What to work on: Set down all the data again. Change nothing.

Input data:
From an optimization exercise on the open Yosys and OpenROAD flow, aimed at small area, a short achievable clock period and few clock cycles; shortcuts taken in it are not production practice. The RTL was checked by simulation tests, not by an equivalence proof against the original design. Power and IR drop assume default switching activity.

## run A
Design ufs_core, start of the top module:
module ufs_core (
    input  wire        clk,
    input  wire        rst,
    input  wire        rx_valid,
    input  wire [7:0]  rx_data,
    output wire        rx_ready,
    output reg         tx_valid,
    output wire [7:0]  tx_data,
    input  wire        tx_ready,
    output reg         mem_clr,
    output reg         buf_we,
    output wire [13:0] buf_addr,
    output wire [7:0]  buf_wdata,
    output reg         name_we,
    output wire [5:0]  name_addr,
    output wire [7:0]  name_wdata,
    output reg         st_valid,
    input  wire        st_ready,
    output wire [5:0]  st_name_len,
    output wire [13:0] st_length
);
export LEC_CHECK = 0
export CAP_MARGIN = 20
export CORE_MARGIN = 2
export CORE_UTILIZATION = 65
export CTS_CLUSTER_DIAMETER = 100
export CTS_CLUSTER_SIZE = 28
export SLEW_MARGIN = 20
create_clock -name core_clock -period 8.0 [get_ports {clk}]
standard.sh (not shown) runs the stock make flow with config.mk's settings and CLKGATE_MAP_FILE= SYNTH_SCRIPT=/design/flow/synth_recipe.tcl, a recipe that flattens the netlist after the stock synthesis.
==> flow/flow/run.sh <==
#!/bin/bash
# Standard ORFS layout, with the port buffers made from plain buffers and
# repair_timing asked for more setup margin.
set -euo pipefail
export BUFFER_PORTS_ARGS="-buffer_cell sky130_fd_sc_hd__buf_2"
export SETUP_SLACK_MARGIN=5.3
bash standard.sh > standard.log 2>&1
Run A reached the end of the flow, and the finished layout is clean on the timing, design-rule and antenna checks.
Testbench counts of run A, summed over its fixed seeds: cycles 69,380.
The following lists how run B was set up differently from run A:
--- a/flow/design.v
+++ b/flow/design.v
@@ -52,14 +52,16 @@
     wire       ph_end = (ph == 6'd62);
     wire [5:0] ph_inc = ph_end ? 6'd0 : ph + 6'd1;
     reg        txd7;
     reg  [4:0] txd;
     assign tx_data = {txd7, 2'b00, txd};
     reg  [1:0] tx_n;             
     reg  [1:0] tx_c;             
+    reg        pv;
+    reg  [1:0] pc;
     wire [7:0] b    = d1;
     wire       hdr  = (b == 8'h81);
     wire       b0   = (b == 8'd0);
     wire       rem1 = (rem == 8'd1);
     wire       sc3  = (sc == 2'd3);
     wire p_seek  = v1 & s_seek;
     wire p_cmd   = v1 & s_cmd;
@@ -100,25 +102,20 @@
     wire take_data = fire & ns_ddata;
     wire [1:0] ncode   = {is_s & good, ~good};   
     wire       st_set  = dv & is_e & good;
     wire       st_nxt  = st_set | (st_valid & ~st_ready);
     wire       drn_set = dv & is_s & fok & good & active;
     wire       drn_nxt = drn_set | drn1 | (drn2 & ~ph_end);
     wire xfer     = tx_valid & tx_ready;
-    wire tx_last  = xfer & (tx_n == 2'd0);
-    wire tx_vnx   = dv | (tx_valid & ~tx_last);    
-    wire cs_after_take = (p_dlen & (b == 8'd1)) | (p_ddata & (rem == 8'd2)) |
-                         (s_ddata & ~v1 & rem1) |
-                         (p_tail & (sc == 2'd2)) | (s_tail & ~v1 & sc3) | ns_dlen;
-    wire may_cs        = fire ? cs_after_take : ns_cs;
+    wire cur_free = ~tx_valid | (xfer & (tx_n == 2'd0));
     wire enter_align = p_n & active & n_ok;
     wire in_align    = ns_name & active & ~nbig_nx;
     wire align_hit   = (ph_inc == ad[5:0]) | ((ad[5:0] == 6'd63) & (ph == 6'd61));
     wire align_ok    = enter_align ? (ph == 6'd61) : (fire | align_hit);
-    wire stall       = (may_cs & tx_vnx) | st_nxt | drn_nxt;
+    wire stall       = pv | st_nxt | drn_nxt;
     wire rdy_nxt     = ~stall & ~(ns_n & active & fire) &
                        (~(enter_align | in_align) | align_ok);
     always @(posedge clk) begin
         d1   <= drn2 ? r63 : rx_data;
         ring <= {ring[495:0], ins ? b : r63};
     end
     always @(posedge clk) begin
@@ -132,14 +129,15 @@
             dv      <= 1'b0;
             active  <= 1'b0;
             mem_clr <= 1'b0;
             buf_we  <= 1'b0;
             name_we <= 1'b0;
             st_valid <= 1'b0;
             tx_valid <= 1'b0;
+            pv      <= 1'b0;
             ph      <= 6'd0;
             drn1    <= 1'b0;
             drn2    <= 1'b0;
         end else begin
             rdy     <= rdy_nxt;
             v1      <= fire;
             ph      <= ph_inc;
@@ -158,15 +156,20 @@
                 end
             end
             if (st_set) st_valid <= 1'b1;
             else if (st_ready) st_valid <= 1'b0;
             if (drn_set) drn1 <= 1'b1;
             if (drn1 & ph_end) begin drn1 <= 1'b0; drn2 <= 1'b1; end
             if (drn2 & ph_end) drn2 <= 1'b0;
-            tx_valid <= tx_vnx;
+            if (cur_free) begin
+                tx_valid <= pv | dv;
+                pv <= pv & dv;
+            end else if (dv) begin
+                pv <= 1'b1;
+            end
         end
     end
     wire [7:0] ad_base = (p_n | p_dlen) ? 8'hff : ad[7:0];
     always @(posedge clk) begin
         if (v1) begin
             if (s_seek) csum <= 8'h81;
             else        csum <= csum + b;
@@ -214,14 +217,15 @@
         else                       ad[7:0] <= ad_base;
         if (p_tail & (sc == 2'd2)) ad[13:8] <= b[5:0];
         if (p_dsl)                 ad[13:8] <= b[5:0] - 6'd1;
         if (drn2)                  ad[5:0]  <= ph;
         if (xfer & (tx_n != 2'd0)) begin
             tx_n <= tx_n - 2'd1;
             {txd7, txd} <= (tx_n == 2'd2) ? {1'b1, 5'h13 + {3'd0, tx_c}} : {1'b0, 5'h14 + {3'd0, tx_c}};
-        end else if (dv) begin
+        end else if (cur_free & (pv | dv)) begin
             tx_n <= 2'd2;
             {txd7, txd} <= 6'h21;
-            tx_c <= ncode;
-        end
+            tx_c <= pv ? pc : ncode;
+        end
+        if (dv & ~(cur_free & ~pv)) pc <= ncode;
     end
 endmodule
| switching power summed over all nets | run B vs run A | about 3.4% higher |
Between run A and run B, the flow reports total non-filler cell area in the finished layout increasing slightly.
When run B is measured against run A, its width of the die turns out 0.34% higher.
Compared with run A, run B shows non-clock buffer count that has gone up by a few percent.
Area growth from synthesis to layout ends up lower on run A.
Wire length after detailed routing: run B vs run A up about 4.6%
Hold slack: run B vs run A, no meaningful difference
Looking only at multi-input combinational cell count, and setting everything else aside, the lower value of run B and run A goes to run A.
Testbench counts of run B, summed over its fixed seeds: cycles 69,361.

[static timing again, ports no longer ideal]
How much do the figures lean on ideal ports? The routed layouts below were timed once more, with nothing changed but the port constraints. Step 1 assumes that a clkbuf_16 drives the clock port and a buf_2 every other input. Step 2, shift: input delay + t, output delay - t, t = (earliest + latest rising clock arrival at the registers) / 2. This alone moves slack from input paths to output paths. Three values: no drivers, after step 1, after step 2; two values: the first two.
run	t (ns)	setup WS [ns]	worst slew at a driven data input, ns	pins driven straight from the clock port
run A	0.595	5.226 / 5.180 / 5.171	0.05	1
run B	0.605	5.238 / 5.192 / 5.108	0.05	1
After both steps every run listed still meets setup and hold. The setup slack of run B, which loses most, moves by -0.046 ns with the drivers and by -0.130 ns with both steps.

Result:
From an optimization exercise on the open Yosys and OpenROAD flow, aimed at small area, a short achievable clock period and few clock cycles; shortcuts taken in it are not production practice. The RTL was checked by simulation tests, not by an equivalence proof against the original design. Power and IR drop assume default switching activity.

## run A
Design ufs_core, start of the top module:
module ufs_core (
    input  wire        clk,
    input  wire        rst,
    input  wire        rx_valid,
    input  wire [7:0]  rx_data,
    output wire        rx_ready,
    output reg         tx_valid,
    output wire [7:0]  tx_data,
    input  wire        tx_ready,
    output reg         mem_clr,
    output reg         buf_we,
    output wire [13:0] buf_addr,
    output wire [7:0]  buf_wdata,
    output reg         name_we,
    output wire [5:0]  name_addr,
    output wire [7:0]  name_wdata,
    output reg         st_valid,
    input  wire        st_ready,
    output wire [5:0]  st_name_len,
    output wire [13:0] st_length
);
export LEC_CHECK = 0
export CAP_MARGIN = 20
export CORE_MARGIN = 2
export CORE_UTILIZATION = 65
export CTS_CLUSTER_DIAMETER = 100
export CTS_CLUSTER_SIZE = 28
export SLEW_MARGIN = 20
create_clock -name core_clock -period 8.0 [get_ports {clk}]
standard.sh (not shown) runs the stock make flow with config.mk's settings and CLKGATE_MAP_FILE= SYNTH_SCRIPT=/design/flow/synth_recipe.tcl, a recipe that flattens the netlist after the stock synthesis.
==> flow/flow/run.sh <==
#!/bin/bash
# Standard ORFS layout, with the port buffers made from plain buffers and
# repair_timing asked for more setup margin.
set -euo pipefail
export BUFFER_PORTS_ARGS="-buffer_cell sky130_fd_sc_hd__buf_2"
export SETUP_SLACK_MARGIN=5.3
bash standard.sh > standard.log 2>&1
Run A reached the end of the flow, and the finished layout is clean on the timing, design-rule and antenna checks.
Testbench counts of run A, summed over its fixed seeds: cycles 69,380.
The following lists how run B was set up differently from run A:
--- a/flow/design.v
+++ b/flow/design.v
@@ -52,14 +52,16 @@
     wire       ph_end = (ph == 6'd62);
     wire [5:0] ph_inc = ph_end ? 6'd0 : ph + 6'd1;
     reg        txd7;
     reg  [4:0] txd;
     assign tx_data = {txd7, 2'b00, txd};
     reg  [1:0] tx_n;             
     reg  [1:0] tx_c;             
+    reg        pv;
+    reg  [1:0] pc;
     wire [7:0] b    = d1;
     wire       hdr  = (b == 8'h81);
     wire       b0   = (b == 8'd0);
     wire       rem1 = (rem == 8'd1);
     wire       sc3  = (sc == 2'd3);
     wire p_seek  = v1 & s_seek;
     wire p_cmd   = v1 & s_cmd;
@@ -100,25 +102,20 @@
     wire take_data = fire & ns_ddata;
     wire [1:0] ncode   = {is_s & good, ~good};   
     wire       st_set  = dv & is_e & good;
     wire       st_nxt  = st_set | (st_valid & ~st_ready);
     wire       drn_set = dv & is_s & fok & good & active;
     wire       drn_nxt = drn_set | drn1 | (drn2 & ~ph_end);
     wire xfer     = tx_valid & tx_ready;
-    wire tx_last  = xfer & (tx_n == 2'd0);
-    wire tx_vnx   = dv | (tx_valid & ~tx_last);    
-    wire cs_after_take = (p_dlen & (b == 8'd1)) | (p_ddata & (rem == 8'd2)) |
-                         (s_ddata & ~v1 & rem1) |
-                         (p_tail & (sc == 2'd2)) | (s_tail & ~v1 & sc3) | ns_dlen;
-    wire may_cs        = fire ? cs_after_take : ns_cs;
+    wire cur_free = ~tx_valid | (xfer & (tx_n == 2'd0));
     wire enter_align = p_n & active & n_ok;
     wire in_align    = ns_name & active & ~nbig_nx;
     wire align_hit   = (ph_inc == ad[5:0]) | ((ad[5:0] == 6'd63) & (ph == 6'd61));
     wire align_ok    = enter_align ? (ph == 6'd61) : (fire | align_hit);
-    wire stall       = (may_cs & tx_vnx) | st_nxt | drn_nxt;
+    wire stall       = pv | st_nxt | drn_nxt;
     wire rdy_nxt     = ~stall & ~(ns_n & active & fire) &
                        (~(enter_align | in_align) | align_ok);
     always @(posedge clk) begin
         d1   <= drn2 ? r63 : rx_data;
         ring <= {ring[495:0], ins ? b : r63};
     end
     always @(posedge clk) begin
@@ -132,14 +129,15 @@
             dv      <= 1'b0;
             active  <= 1'b0;
             mem_clr <= 1'b0;
             buf_we  <= 1'b0;
             name_we <= 1'b0;
             st_valid <= 1'b0;
             tx_valid <= 1'b0;
+            pv      <= 1'b0;
             ph      <= 6'd0;
             drn1    <= 1'b0;
             drn2    <= 1'b0;
         end else begin
             rdy     <= rdy_nxt;
             v1      <= fire;
             ph      <= ph_inc;
@@ -158,15 +156,20 @@
                 end
             end
             if (st_set) st_valid <= 1'b1;
             else if (st_ready) st_valid <= 1'b0;
             if (drn_set) drn1 <= 1'b1;
             if (drn1 & ph_end) begin drn1 <= 1'b0; drn2 <= 1'b1; end
             if (drn2 & ph_end) drn2 <= 1'b0;
-            tx_valid <= tx_vnx;
+            if (cur_free) begin
+                tx_valid <= pv | dv;
+                pv <= pv & dv;
+            end else if (dv) begin
+                pv <= 1'b1;
+            end
         end
     end
     wire [7:0] ad_base = (p_n | p_dlen) ? 8'hff : ad[7:0];
     always @(posedge clk) begin
         if (v1) begin
             if (s_seek) csum <= 8'h81;
             else        csum <= csum + b;
@@ -214,14 +217,15 @@
         else                       ad[7:0] <= ad_base;
         if (p_tail & (sc == 2'd2)) ad[13:8] <= b[5:0];
         if (p_dsl)                 ad[13:8] <= b[5:0] - 6'd1;
         if (drn2)                  ad[5:0]  <= ph;
         if (xfer & (tx_n != 2'd0)) begin
             tx_n <= tx_n - 2'd1;
             {txd7, txd} <= (tx_n == 2'd2) ? {1'b1, 5'h13 + {3'd0, tx_c}} : {1'b0, 5'h14 + {3'd0, tx_c}};
-        end else if (dv) begin
+        end else if (cur_free & (pv | dv)) begin
             tx_n <= 2'd2;
             {txd7, txd} <= 6'h21;
-            tx_c <= ncode;
-        end
+            tx_c <= pv ? pc : ncode;
+        end
+        if (dv & ~(cur_free & ~pv)) pc <= ncode;
     end
 endmodule
| switching power summed over all nets | run B vs run A | about 3.4% higher |
Between run A and run B, the flow reports total non-filler cell area in the finished layout increasing slightly.
When run B is measured against run A, its width of the die turns out 0.34% higher.
Compared with run A, run B shows non-clock buffer count that has gone up by a few percent.
Area growth from synthesis to layout ends up lower on run A.
Wire length after detailed routing: run B vs run A up about 4.6%
Hold slack: run B vs run A, no meaningful difference
Looking only at multi-input combinational cell count, and setting everything else aside, the lower value of run B and run A goes to run A.
Testbench counts of run B, summed over its fixed seeds: cycles 69,361.

[static timing again, ports no longer ideal]
How much do the figures lean on ideal ports? The routed layouts below were timed once more, with nothing changed but the port constraints. Step 1 assumes that a clkbuf_16 drives the clock port and a buf_2 every other input. Step 2, shift: input delay + t, output delay - t, t = (earliest + latest rising clock arrival at the registers) / 2. This alone moves slack from input paths to output paths. Three values: no drivers, after step 1, after step 2; two values: the first two.
run	t (ns)	setup WS [ns]	worst slew at a driven data input, ns	pins driven straight from the clock port
run A	0.595	5.226 / 5.180 / 5.171	0.05	1
run B	0.605	5.238 / 5.192 / 5.108	0.05	1
After both steps every run listed still meets setup and hold. The setup slack of run B, which loses most, moves by -0.046 ns with the drivers and by -0.130 ns with both steps.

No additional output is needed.